Fellow of the Month Profile Photo
Dr. Farha Abbasi, an assistant professor in the Department of Psychiatry at Michigan State University, continues to embellish her reputation as both a scholar and healer, by helping many Muslims and others overcome the challenges of mental and emotional distress. She credits her success to numerous mentors she found during her time in the American Psychiatric Association’s Minority Fellowship Program. One, Dr. Linda Peterson, chief medical officer at McLaren East Lansing in Michigan, helped steer her into psychiatry. “I was an internist in residency at McLaren,” Dr. Abbasi remembers, “when Dr. Peterson recognized my abilities as a psychiatrist.” Dr. Abbasi completed her education at Michigan State and later joined the faculty where she met Dr. Jed Magen, now chair of the Department of Psychiatry, to whom she also attributes in her success.

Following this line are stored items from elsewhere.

From an optimization exercise on the open Yosys and OpenROAD flow, aimed at small area, a short achievable clock period and few clock cycles per item; shortcuts taken in it are not production practice.
Function was checked by simulation only, so behaviour that the tests miss may differ from the original.
Power is estimated from default activity; no workload was simulated.

### flow/config.mk
export PLATFORM = sky130hd
export DESIGN_NAME = flock_separation_steer
export DESIGN_NICKNAME = flock_separation_steer
export VERILOG_FILES = /design/flow/design.v
export SDC_FILE = /design/flow/constraint.sdc
export NUM_CORES = 4
export LEC_CHECK = 0
export CAP_MARGIN = 20
export CORE_MARGIN = 2
export CORE_UTILIZATION = 40
export SLEW_MARGIN = 20
### flow/constraint.sdc
create_clock -name core_clock -period 11.0 [get_ports {clk}]
set_input_delay 2.2000 -clock core_clock [delete_from_list [all_inputs] [get_ports {clk}]]
set_output_delay 2.2000 -clock core_clock [all_outputs]
set_load 0.01 [all_outputs]
### flow/design.v
`timescale 1ns / 1ps
module fss_add65 (
	input  logic [64:0] a,
	input  logic [64:0] b,
	input  logic        ci,
	output logic [64:0] s
);
	logic [64:0] p0, g0;
	logic [7:0][64:0] g;
	logic [7:0][64:0] p;
	assign p0 = a ^ b;
	assign g0 = a & b;
	always_comb begin
		g[0] = g0;
		p[0] = p0;
		g[0][0] = g0[0] | (p0[0] & ci);
		for (int l = 0; l < 7; l++) begin
			for (int i = 0; i < 65; i++) begin
				if (i >= (1 << l)) begin
					g[l+1][i] = g[l][i] | (p[l][i] & g[l][i-(1<<l)]);
					p[l+1][i] = p[l][i] & p[l][i-(1<<l)];
				end else begin
					g[l+1][i] = g[l][i];
					p[l+1][i] = p[l][i];
				end
			end
		end
	end
	assign s = p0 ^ {g[7][63:0], ci};
endmodule
`timescale 1ns / 1ps
module fss_lane (
	input  logic        clk,
	input  logic [3:0]  asel,    
	input  logic [4:0]  bsel,    
	input  logic [4:0]  isel_n,  
	input  logic [4:0]  rsel,    
	input  logic [4:0]  qsel,    
	input  logic [1:0]  msel,    
	input  logic [2:0]  nsel,    
	input  logic        mul_first,
	input  logic        s_we,
	input  logic        sg_we,
	input  logic        ng_we,
	input  logic        first,
	input  logic [63:0] r_oth,
	input  logic [63:0] dv,
	input  logic [30:0] m_in,
	input  logic [31:0] q_in,
	input  logic        ng_in,
	input  logic [23:0] ms,
	output logic [63:0] r,
	output logic [31:0] q,
	output logic [30:0] m,
	output logic        neg     
);
	logic [39:0] s;
	logic        sg, ng;
	logic [32:0] cx, cy, cz, cs;
	logic [31:0] cm;
	logic [30:0] clo;
	logic [64:0] a, b, bx, sum65;
	logic [63:0] sum, rnorm, rn;
	logic        inv, s_nx47, ng_nx, sg_nx;
	logic        pos_sat, neg_sat, hi;
	logic [23:0] oc;
	assign cx  = mul_first ? 33'd0 : r[63:31];
	assign clo = mul_first ? 31'd0 : r[30:0];
	assign cy  = q[0] ? {2'b00, m} : 33'd0;
	assign cz  = q[1] ? {1'b0, m, 1'b0} : 33'd0;
	assign cs  = cx ^ cy ^ cz;
	assign cm  = (cx[31:0] & cy[31:0]) | (cx[31:0] & cz[31:0]) | (cy[31:0] & cz[31:0]);
	assign a = ({65{asel[0]}} & {r[63], r})
		| ({65{asel[1]}} & {r, 1'b0})
		| ({65{asel[2]}} & {1'b0, cs[32:0], clo})
		| ({65{asel[3] & !first}} & {{25{s[39]}}, s});
	assign b = ({65{bsel[0]}} & {1'b0, cm, 32'd0})
		| ({65{bsel[1]}} & {1'b0, r_oth})
		| ({65{bsel[2]}} & {1'b0, dv})
		| ({65{bsel[3]}} & {33'd0, q})
		| ({65{bsel[4]}} & {{25{s[39]}}, s});
	assign s_nx47 = s_we ? sum[39] : s[39];
	assign ng_nx  = ng_we ? ng_in : ng;
	assign sg_nx  = sg_we ? s[39] : sg;
	assign bx = b ^ {65{inv}};
	fss_add65 u_add (.a(a), .b(bx), .ci(inv), .s(sum65));
	assign sum = sum65[63:0];
	assign neg = sum65[64];
	assign hi = |q[31:24];
	assign pos_sat = hi | q[23];
	assign neg_sat = hi | (q[23] & (|q[22:0]));
	assign oc = sg ? (neg_sat ? 24'h800000 : sum[23:0]) : (pos_sat ? 24'h7FFFFF : sum[23:0]);
	assign rnorm = nsel[0] ? {r[59:0], 4'd0} : nsel[1] ? {r[62:0], 1'b0}
		: nsel[2] ? {2'b00, r[63:2]} : r;
	assign rn = ({64{rsel[0]}} & sum)
		| ({64{rsel[1]}} & {2'b00, sum[63:2]})
		| ({64{rsel[2]}} & {5'd0, m, 28'd0})
		| ({64{rsel[3]}} & rnorm)
		| ({64{rsel[4]}} & {sum[63:24], oc});
	always_ff @(posedge clk) begin
		if (|rsel) r <= rn;
		case (1'b1)
			qsel[0]: q <= {2'b00, q[31:2]};
			qsel[1]: q <= {q[30:0], !neg};
			qsel[2]: q <= q_in;
			qsel[3]: q <= {r[30:0], 1'b0};
			qsel[4]: q <= {8'd0, ms};
			default: ;
		endcase
		case (1'b1)
			msel[0]: m <= m_in;
			msel[1]: m <= r[30:0];
			default: ;
		endcase
		if (s_we) s <= sum[39:0];
		if (sg_we) sg <= s[39];
		if (ng_we) ng <= ng_in;
		inv <= isel_n[0] | (isel_n[1] & ng_nx) | (isel_n[2] & s_nx47) | (isel_n[3] & sg_nx)
			| (isel_n[4] & !neg);
	end
endmodule
`timescale 1ns / 1ps
module flock_separation_steer #(
	parameter int SUM_WIDTH = 48
) (
	input  logic        clk,
	input  logic        arst_n,
	input  logic        nbr_valid,
	output logic        nbr_ready,
	input  logic [23:0] agent_x,
	input  logic [23:0] agent_y,
	input  logic [23:0] neighbor_x,
	input  logic [23:0] neighbor_y,
	input  logic        last_neighbor,
	input  logic        no_neighbors,
	output logic        steer_valid,
	input  logic        steer_ready,
	output logic [23:0] vel_x,
	output logic [23:0] vel_y,
	output logic        valid_res,
	input  logic        cfg_valid,
	output logic        cfg_ready,
	input  logic        cfg_index,
	input  logic [23:0] cfg_data
);
	localparam logic [4:0] S_IDLE = 5'd0, S_CFGA = 5'd1, S_CFGB = 5'd2, S_MULC = 5'd3,
		S_MD2W = 5'd4, S_L2 = 5'd5, S_L3 = 5'd6, S_MULN = 5'd7, S_ADD = 5'd8, S_CMP = 5'd9,
		S_DIVN = 5'd10, S_ACC = 5'd11, S_FIN1 = 5'd12, S_NORM = 5'd13, S_SQS = 5'd14,
		S_MULS = 5'd15, S_SQADD = 5'd16, S_SQRT = 5'd17, S_NLOAD = 5'd18, S_MULP = 5'd19,
		S_DIVP = 5'd20, S_OCALC = 5'd21, S_ZERO = 5'd22, S_OUT = 5'd23,
		S_OUTW = 5'd24;
	localparam int A_R = 0, A_R1 = 1, A_CSA = 2, A_S = 3;
	localparam int B_CSA = 0, B_OTH = 1, B_D = 2, B_Q = 3, B_S = 4;
	localparam int I_1 = 0, I_NG = 1, I_S = 2, I_SG = 3, I_NR = 4;
	localparam int R_SUM = 0, R_SUM2 = 1, R_M28 = 2, R_NORM = 3, R_OC = 4;
	localparam int Q_SR2 = 0, Q_DIV = 1, Q_IN = 2, Q_R2X = 3, Q_MS = 4;
	localparam int M_IN = 0, M_R = 1;
	localparam int D_MD2 = 0, D_SR2 = 1, D_SQRT = 2, D_RX = 3, D_ZERO = 4, D_SL31 = 5;
	localparam int C_CLR = 0, C_INC2 = 1, C_INC1 = 2, C_DEC1 = 3;
	logic [4:0]  st, st_n;
	logic [5:0]  cnt;
	logic [63:0] d;
	logic [23:0] ms_q;
	logic [31:0] md2_q;
	logic        first, skip, sv, vres, f_last, f_empty, nrdy, crdy, sb;
	logic [3:0]  asel, asel_n;
	logic [4:0]  bsel, bsel_n;
	logic [4:0]  isel_n;
	logic [4:0]  rxs, rxs_n, rys, rys_n;
	logic [4:0]  qxs, qxs_n, qys, qys_n;
	logic [1:0]  msel, msel_n;
	logic [5:0]  dop, dop_n;
	logic [3:0]  cop, cop_n;
	logic        mulf, mulf_n, c_acc, c_acc_n, c_sg, c_sg_n, c_ng, c_ng_n, c_cap, c_cap_n;
	logic [63:0] rx, ry, bitv, dvx;
	logic [31:0] qx, qy;
	logic [30:0] mx, my;
	logic        cx, cy;
	logic [30:0] mx_in, my_in;
	logic [24:0] dx_in, dy_in, adx, ady;
	logic [31:0] qx_in, qy_in;
	logic [47:0] mor;
	logic [2:0]  nsel;
	logic        mul_last, is_mul, n_zero, n_done, skip_n;
	assign dx_in    = {neighbor_x[23], neighbor_x} - {agent_x[23], agent_x};
	assign dy_in    = {neighbor_y[23], neighbor_y} - {agent_y[23], agent_y};
	assign adx      = dx_in[24] ? {agent_x[23], agent_x} - {neighbor_x[23], neighbor_x} : dx_in;
	assign ady      = dy_in[24] ? {agent_y[23], agent_y} - {neighbor_y[23], neighbor_y} : dy_in;
	assign mx_in    = (st == S_CFGA) ? {15'd0, cfg_data[15:0]} : {6'd0, adx};
	assign my_in    = (st == S_CFGA) ? 31'd0 : {6'd0, ady};
	assign qx_in    = (st == S_CFGA) ? {16'd0, cfg_data[15:0]} : {7'd0, adx};
	assign qy_in    = (st == S_CFGA) ? 32'h8000_0000 : {7'd0, ady};
	assign mul_last = ~|(qx[31:2] | qy[31:2]);
	assign is_mul   = (st == S_MULC) || (st == S_MULN) || (st == S_MULS) || (st == S_MULP);
	assign bitv     = dop[D_SQRT] ? (64'd1 << (7'd62 - {cnt, 1'b0})) : 64'd0;
	assign dvx      = d | bitv | (rx[63] ? {bitv[62:0], 1'b0} : 64'd0)
		| (sb ? {bitv[61:0], 2'b00} : 64'd0);
	assign skip_n   = cx || (mx == 31'd0 && my == 31'd0);
	assign mor     = {8'd0, rx[39:0] | ry[39:0]};
	assign nsel[2] = |mor[47:32];
	assign nsel[0] = !(|mor[47:26]);
	assign nsel[1] = !nsel[2] && (mor[31] || (!mor[30] && (|mor[29:26])));
	assign n_zero  = (mor == 48'd0);
	assign n_done  = (!nsel[2] && !mor[31] && mor[30])
		|| (nsel[0] && mor[26])
		|| (nsel[1] && !mor[31] && mor[29])
		|| (mor[32] && !(|mor[47:33]));
	assign nbr_ready   = nrdy;
	assign cfg_ready   = crdy;
	assign steer_valid = sv;
	assign vel_x       = rx[23:0];
	assign vel_y       = ry[23:0];
	assign valid_res   = vres;
	fss_lane u_lx (
		.clk(clk), .asel(asel), .bsel(bsel), .isel_n(isel_n), .rsel(rxs), .qsel(qxs),
		.msel(msel), .nsel(nsel), .mul_first(mulf), .s_we(c_acc && !skip), .sg_we(c_sg),
		.ng_we(c_ng), .first(first), .r_oth(ry), .dv(dvx),
.m_in(mx_in), .q_in(qx_in), .ng_in(!dx_in[24]), .ms(ms_q),
		.r(rx), .q(qx), .m(mx), .neg(cx)
	);
	fss_lane u_ly (
		.clk(clk), .asel(asel), .bsel(bsel), .isel_n(isel_n), .rsel(rys), .qsel(qys),
		.msel(msel), .nsel(nsel), .mul_first(mulf), .s_we(c_acc && !skip), .sg_we(c_sg),
		.ng_we(c_ng), .first(first), .r_oth(64'd0), .dv(d),
.m_in(my_in), .q_in(qy_in), .ng_in(!dy_in[24]), .ms(ms_q),
		.r(ry), .q(qy), .m(my), .neg(cy)
	);
	always_comb begin
		st_n = st;
		case (st)
			S_IDLE: begin
				if (nbr_valid) st_n = no_neighbors ? S_ZERO : S_MULN;
				else if (cfg_valid) st_n = S_CFGA;
			end
			S_CFGA:  st_n = cfg_index ? S_MULC : S_IDLE;
			S_MULC:  if (mul_last) st_n = S_MD2W;
			S_MULN:  if (mul_last) st_n = S_ADD;
			S_MULS:  if (mul_last) st_n = S_SQADD;
			S_MULP:  if (mul_last) st_n = S_DIVP;
			S_MD2W:  st_n = S_IDLE;
			S_ADD:   st_n = S_CMP;
			S_CMP:   st_n = S_DIVN;
			S_DIVN:  if (cnt == 6'd26 || skip) st_n = S_ACC;
			S_ACC: begin
				if (f_last) st_n = S_FIN1;
				else if (nbr_valid) st_n = no_neighbors ? S_ZERO : S_MULN;
				else st_n = S_IDLE;
			end
			S_FIN1:  st_n = first ? S_ZERO : S_NORM;
			S_NORM: begin
				if (n_zero) st_n = S_ZERO;
				else if (n_done) st_n = S_SQS;
			end
			S_SQS:   st_n = S_MULS;
			S_SQADD: st_n = S_SQRT;
			S_SQRT:  if (cnt == 6'd31) st_n = S_NLOAD;
			S_NLOAD: st_n = S_MULP;
			S_DIVP:  if (cnt == 6'd1) st_n = S_OCALC;
			S_OCALC: st_n = S_OUT;
			S_ZERO:  st_n = S_OUT;
			S_OUT: begin
				if (nbr_valid) st_n = !steer_ready ? S_OUTW : no_neighbors ? S_ZERO : S_MULN;
				else if (steer_ready) st_n = S_IDLE;
			end
			S_OUTW:  if (steer_ready) st_n = f_empty ? S_ZERO : S_MULN;
			default: st_n = S_IDLE;
		endcase
	end
	always_comb begin
		asel_n = '0; bsel_n = '0; isel_n = '0; rxs_n = '0; rys_n = '0; qxs_n = '0;
		qys_n = '0; msel_n = '0; dop_n = '0; cop_n = '0;
		mulf_n = 1'b0; c_acc_n = 1'b0; c_sg_n = 1'b0; c_ng_n = 1'b0; c_cap_n = 1'b0;
		case (st_n)
			S_IDLE, S_OUT: c_cap_n = 1'b1;
			S_CFGA: begin
				msel_n[M_IN] = 1'b1; qxs_n[Q_IN] = 1'b1; qys_n[Q_IN] = 1'b1;
				cop_n[C_CLR] = 1'b1;
			end
			S_MULC, S_MULN, S_MULS, S_MULP: begin
				asel_n[A_CSA] = 1'b1; bsel_n[B_CSA] = 1'b1;
				rxs_n[R_SUM2] = 1'b1; rys_n[R_SUM2] = 1'b1;
				qxs_n[Q_SR2] = 1'b1; qys_n[Q_SR2] = 1'b1;
				cop_n[C_INC2] = 1'b1;
				dop_n[D_SR2] = (st_n == S_MULN);
				mulf_n = !is_mul;
			end
			S_ADD: begin
				asel_n[A_R] = 1'b1; bsel_n[B_OTH] = 1'b1; rxs_n[R_SUM] = 1'b1;
			end
			S_CMP: begin
				asel_n[A_R] = 1'b1; bsel_n[B_D] = 1'b1; isel_n[I_1] = 1'b1;
				rxs_n[R_M28] = 1'b1; rys_n[R_M28] = 1'b1; dop_n[D_RX] = 1'b1;
			end
			S_DIVN, S_DIVP: begin
				asel_n[A_R1] = 1'b1; bsel_n[B_D] = 1'b1;
				if (st == st_n) isel_n[I_NR] = 1'b1;
				else isel_n[I_1] = 1'b1;
				rxs_n[R_SUM] = 1'b1; rys_n[R_SUM] = 1'b1;
				qxs_n[Q_DIV] = 1'b1; qys_n[Q_DIV] = 1'b1;
				if (st_n == S_DIVN) cop_n[C_INC1] = 1'b1;
				else cop_n[C_DEC1] = 1'b1;
			end
			S_ACC: begin
				asel_n[A_S] = 1'b1; bsel_n[B_Q] = 1'b1; isel_n[I_NG] = 1'b1;
				c_acc_n = 1'b1;
				c_cap_n = !f_last;
			end
			S_FIN1: begin
				bsel_n[B_S] = 1'b1; isel_n[I_S] = 1'b1;
				rxs_n[R_SUM] = 1'b1; rys_n[R_SUM] = 1'b1; c_sg_n = 1'b1;
			end
			S_NORM: begin
				rxs_n[R_NORM] = 1'b1; rys_n[R_NORM] = 1'b1;
			end
			S_SQS: begin
				msel_n[M_R] = 1'b1; qxs_n[Q_R2X] = 1'b1; qys_n[Q_R2X] = 1'b1;
				cop_n[C_CLR] = 1'b1;
			end
			S_SQADD: begin
				asel_n[A_R] = 1'b1; bsel_n[B_OTH] = 1'b1; rxs_n[R_SUM] = 1'b1;
				dop_n[D_ZERO] = 1'b1; cop_n[C_CLR] = 1'b1;
			end
			S_SQRT: begin
				asel_n[A_R] = 1'b1; bsel_n[B_D] = 1'b1;
				if (st == st_n) isel_n[I_NR] = 1'b1;
				else isel_n[I_1] = 1'b1;
				rxs_n[R_SUM] = 1'b1; dop_n[D_SQRT] = 1'b1; cop_n[C_INC1] = 1'b1;
			end
			S_NLOAD: begin
				dop_n[D_SL31] = 1'b1; qxs_n[Q_MS] = 1'b1; qys_n[Q_MS] = 1'b1;
				cop_n[C_CLR] = 1'b1;
			end
			S_OCALC: begin
				bsel_n[B_Q] = 1'b1; isel_n[I_SG] = 1'b1;
				rxs_n[R_OC] = 1'b1; rys_n[R_OC] = 1'b1;
			end
			S_ZERO: begin
				rxs_n[R_SUM] = 1'b1; rys_n[R_SUM] = 1'b1;
			end
			default: ;
		endcase
		if (c_cap_n) begin
			msel_n[M_IN] = 1'b1; qxs_n[Q_IN] = 1'b1; qys_n[Q_IN] = 1'b1;
			c_ng_n = 1'b1; dop_n[D_MD2] = 1'b1; cop_n[C_CLR] = 1'b1;
		end
	end
	always_ff @(posedge clk or negedge arst_n) begin
		if (!arst_n) begin
			st    <= S_IDLE;
			sv    <= 1'b0;
			nrdy  <= 1'b1;
			crdy  <= 1'b0;
			first <= 1'b1;
			ms_q  <= 24'd256;
			md2_q <= 32'd1;
			c_acc <= 1'b0;
			c_cap <= 1'b1;
		end else begin
			st    <= st_n;
			nrdy  <= (st_n == S_IDLE) || (st_n == S_OUT) || (st_n == S_ACC && !f_last);
			crdy  <= (st_n == S_CFGA);
			c_acc <= c_acc_n;
			c_cap <= c_cap_n;
			if (st == S_CFGA && !cfg_index) ms_q <= cfg_data;
			if (st == S_MD2W) md2_q <= {rx[30:0], mx[0]};
			if (st == S_OCALC || st == S_ZERO) sv <= 1'b1;
			else if ((st == S_OUT || st == S_OUTW) && steer_ready) sv <= 1'b0;
			if (c_acc && !skip) first <= 1'b0;
			else if (st == S_FIN1 || st == S_ZERO) first <= 1'b1;
		end
	end
	always_ff @(posedge clk) begin
		asel <= asel_n; bsel <= bsel_n; rxs <= rxs_n; rys <= rys_n;
		qxs  <= qxs_n; qys <= qys_n; msel <= msel_n; dop <= dop_n; cop <= cop_n;
		mulf <= mulf_n; c_sg <= c_sg_n; c_ng <= c_ng_n;
		case (1'b1)
			cop[C_CLR]:  cnt <= 6'd0;
			cop[C_INC2]: cnt <= cnt + 6'd2;
			cop[C_INC1]: cnt <= cnt + 6'd1;
			cop[C_DEC1]: cnt <= cnt - 6'd1;
			default: ;
		endcase
		case (1'b1)
			dop[D_MD2]:  d <= {1'b0, md2_q, 31'd0};
			dop[D_SR2]:  d <= {2'b00, d[63:2]};
			dop[D_SQRT]: d <= {1'b0, d[63:1]} | (sb ? {bitv[62:0], 1'b0} : 64'd0);
			dop[D_RX]:   d <= rx;
			dop[D_ZERO]: d <= 64'd0;
			dop[D_SL31]: d <= {d[32:1], d[0] | sb, 31'd0};
			default: ;
		endcase
		if (c_cap) begin
			f_last  <= last_neighbor;
			f_empty <= no_neighbors;
		end
		if (st == S_CMP) skip <= skip_n;
		sb <= dop[D_SQRT] && !cx;
		if (st == S_OCALC) vres <= 1'b1;
		else if (st == S_ZERO) vres <= 1'b0;
	end
endmodule
### flow/flow/run.sh
#!/bin/bash
set -euo pipefail
bash standard.sh SETUP_SLACK_MARGIN=7 finish > make.log 2>&1
### flow/standard.sh
#!/bin/bash
# synth_recipe.tcl (not shown) runs the flow's synth.tcl, then flattens the netlist and writes it again
# the make line also repeats each setting of config.mk as NAME=value (left out here)
make -C /OpenROAD-flow-scripts/flow DESIGN_CONFIG=/design/flow/config.mk WORK_HOME=/design/flow/orfs CLKGATE_MAP_FILE= SYNTH_SCRIPT=/design/flow/synth_recipe.tcl "${@:-finish}"
==> results.yml, run 1 <==
sta:
  skew_ps: 34.5
  post-route-period-util_pct: 45.7
  slew-limit-headroom_pct: 21.0
  finalHoldViolCount: 0
  finalMaxSlewViolations: 0
  worst_pin_slew_ps: 1190
  totalNegativeSetupSlack_ps: 0
  period_minus_slack_ps: 5030
  holdWs_ps: 496
  grt_setup_unrepaired: "yes"
  clock.fmax_ghz: 0.199
  setup_viol: 0
synthesis:
  yosysWarnings: 3
  syn_area_per_cell_um2: 8.10
  synth_edf_count: 365
  syn-instance-count: 6044
  syn_nets: 6474
  async_flop_share_pct: 13.2
  ys.flop_type: "edfxtp_1"
  syn_area_um2: 49000
  synth-seq-area-share_pct: 28.8
  ys_types: 96
  synth_seq_cells: 506
global_route:
  grt_max_degree: 95
  antenna_found_initial: 20
  grt_pass1_vias: 52319
  gr-total-overflow: 0
  grt_pass1_wl_mm: 380
  grt_usage_pct: 41.1
setup_path:
  rr_worst_depth: 17
  worstPathArrival_ps: 5450
  required_ps: 11420
  crit_path_end_kind: "flip-flop"
  start_kind: "flip-flop"
  path_class: "flip-flop to flip-flop"
  crit_path_max_fanout: 7
clock_network:
  clk_pin_slew_ps: 70
  cts_sinks: 506
  htree_levels: 3
  clockBufferDepth: 3
  tritoncts: "done"
  cts_buffers: 68
  worstSkewPairLatency_ps: 690
  cts_root_buf: "clkbuf_16"
cells_and_area:
  nNetsFinal: 6846
  seqCellArea_um2: 14200
  fillers: 11035
  finalNonFillerCells: 8103
  layout_commonest_cell: "nand2_1"
  area_delta_synth_final_pct: 33.5
  layout-drive-gt1-share_pct: 28.7
  layout_common_cells: "nand2_1 (612), buf_4 (512), a21oi_1 (419)"
  design_area_um2: 65400
  multi_input_area_um2: 37000
power_and_ir_drop:
  ir_worst_vdd_v: 0.000207
  cellLeakagePower_nw: 26.5
  finalPower_mw: 19.5
  power.density_nw_per_um2: 299
floorplanning:
  die_area_um2: 125000
  rows: 128
  coreArea_um2: 122000
  dieHeight_um: 354
  die_x_um: 354
  io_pins: 180
  start_util_pct: 40.3
route:
  avgRoutedWirePerCell_um: 33.6
  wl_mm: 272
  drc_errors: 0
  ant_nets: 0
  drtIter0Drc: 10813
  dr.pass1.iters: 15
  drt-vias-per-instance: 6.91
  vias: 55976
min_path:
  hold_depth: 2
  hold_path_class: "flip-flop to flip-flop"
place:
  dp.cells: 7345
  placedInstanceArea_um2: 52200
  portBuffers: 179
  dpl.hpwl_mm: 183
  routabilityCongestion: 1.07
flow_run:
  drv_cap: 0
run_status:
  status: "timing/DRC/antenna clean"
synthesized netlist by cell type (20+ instances only):
| library cell | instances | share of area (%) |
|---|---|---|
| a222oi_1 | 257 | 5.3 |
| o21a_1 | 21 | 0.32 |
| nor2_1 | 426 | 3.3 |
| nand3_1 | 76 | 0.78 |
| nor3b_1 | 20 | 0.31 |
| ha_1 | 236 | 6.0 |
| a31oi_1 | 43 | 0.55 |
| nor4_1 | 54 | 0.69 |
| nand2_1 | 662 | 5.1 |
| a21oi_1 | 548 | 5.6 |
| a221oi_1 | 91 | 1.6 |
| edfxtp_1 | 365 | 22 |
| nand2b_1 | 59 | 0.75 |
| o211ai_1 | 55 | 0.84 |
| fa_1 | 66 | 2.7 |
| xnor2_1 | 246 | 4.4 |
| buf_1 | 63 | 0.48 |
| dfxtp_1 | 74 | 3.0 |
| xor2_1 | 56 | 1.0 |
| o22ai_1 | 38 | 0.49 |
| and3_1 | 22 | 0.28 |
| buf_4 | 48 | 0.74 |
| a22oi_1 | 99 | 1.5 |
| mux2_2 | 66 | 1.5 |
| inv_1 | 303 | 2.3 |
| and2_1 | 149 | 1.9 |
| o21ai_0 | 373 | 3.8 |
| mux2i_1 | 115 | 2.4 |
| nor2b_1 | 127 | 1.6 |
| o21bai_1 | 54 | 0.83 |
| a21o_1 | 155 | 2.4 |
| clkbuf_1 | 492 | 3.8 |
| nor3_1 | 75 | 0.77 |
| a221o_1 | 27 | 0.55 |
| dfrtp_1 | 62 | 3.2 |
| a211oi_1 | 97 | 1.5 |
| nand4_1 | 76 | 0.97 |
stage by stage:
step / setup WS, ps / utilization (%)
2_1_floorplan: 6010 / -
3_3_place_gp: 4550 / 42.9
3_5_place_dp: 4520 / 42.9
4_1_cts: 6150 / 51.3
5_1_grt: 5870 / 53.8
6_report: 5970 / 53.8
report_power, final:
group | switching (mW) | leakage (nW) | total [mW] | internal, mW
Combinational | 7.35 | 20.5 | 12.3 | 4.91
Clock | 1.02 | 1.10 | 2.35 | 1.33
Sequential | 1.72 | 4.93 | 4.94 | 3.22
what timing repair did:
item / 4_1_cts / 5_1_grt
pin swaps: 403 / 325
setup buffers: 446 / 160
gates resized for setup: 1190 / 427
gates cloned: 16 / 4
setup endpoints to repair: 467 / 265
hold buffers: 0 / 0
worst max-delay path: stages (launching register included):
cell and delay [ps]:
edfxtp_1 570, and2_4 270, nand2_2 140, o211ai_1 160
xnor2_1 450, ha_4 250, and4_4 260, nand4bb_4 130
a311oi_4 280, a211oi_4 100, nor3_4 280, o21ai_4 130
o41a_1 530, buf_4 180, o41ai_4 350, a41oi_2 190
xnor2_2 170, a221o_1 310
flip-flops by register name, indices dropped and copies added (netlist names), 32 cells and up:
| register | cells |
|---|---|
| u_lx.s | 40 |
| d | 64 |
| u_lx.q | 32 |
| u_lx.r | 64 |
| md2_q | 32 |
| u_ly.s | 40 |
| u_ly.q | 32 |
| u_ly.r | 64 |
cell families after synthesis:
| family | count (synthesis) | synth area share (%) |
|---|---|---|
| compound gates | 2029 | 28.3 |
| simple gates | 1805 | 17.3 |
| buf+inv | 919 | 7.45 |
| flops | 506 | 28.8 |
| xor+xnor | 302 | 5.40 |
| fa+ha+maj | 302 | 8.73 |
| mux | 181 | 3.87 |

Another influential mentor was Dr. Annelle Primm, the director of the American Psychiatric Association’s Office of Minority and National Affairs and overseer of the MFP program. Dr. Abassi credits Dr. Primm with helping her find her career path. Other mentors include Dr. Francis Lu at the American Psychiatric Association Foundation and Dr. Ranna Parekh, the Director of APA’s Division of Diversity and Health Equity and current overseer of the APA’s Minority Fellowship Program. Dr. Abassi says the MFP “completely turned my life around.”

Dr. Abbasi emigrated to the United States from Pakistan in 2000, with her husband and three children, just prior to the September 11, 2001 attacks on the World Trade Center and Pentagon. It was as if she had arrived at the time she was needed most. She had begun her medical training in Pakistan, but it was here that she began her work in psychiatry. She found that many in the Muslim community, though suffering anxiety and trauma because of the backlash that resulted from the tragedy, were not accessing treatment—and understood how deeply religious people often were stigmatized by the notion of needing mental health services.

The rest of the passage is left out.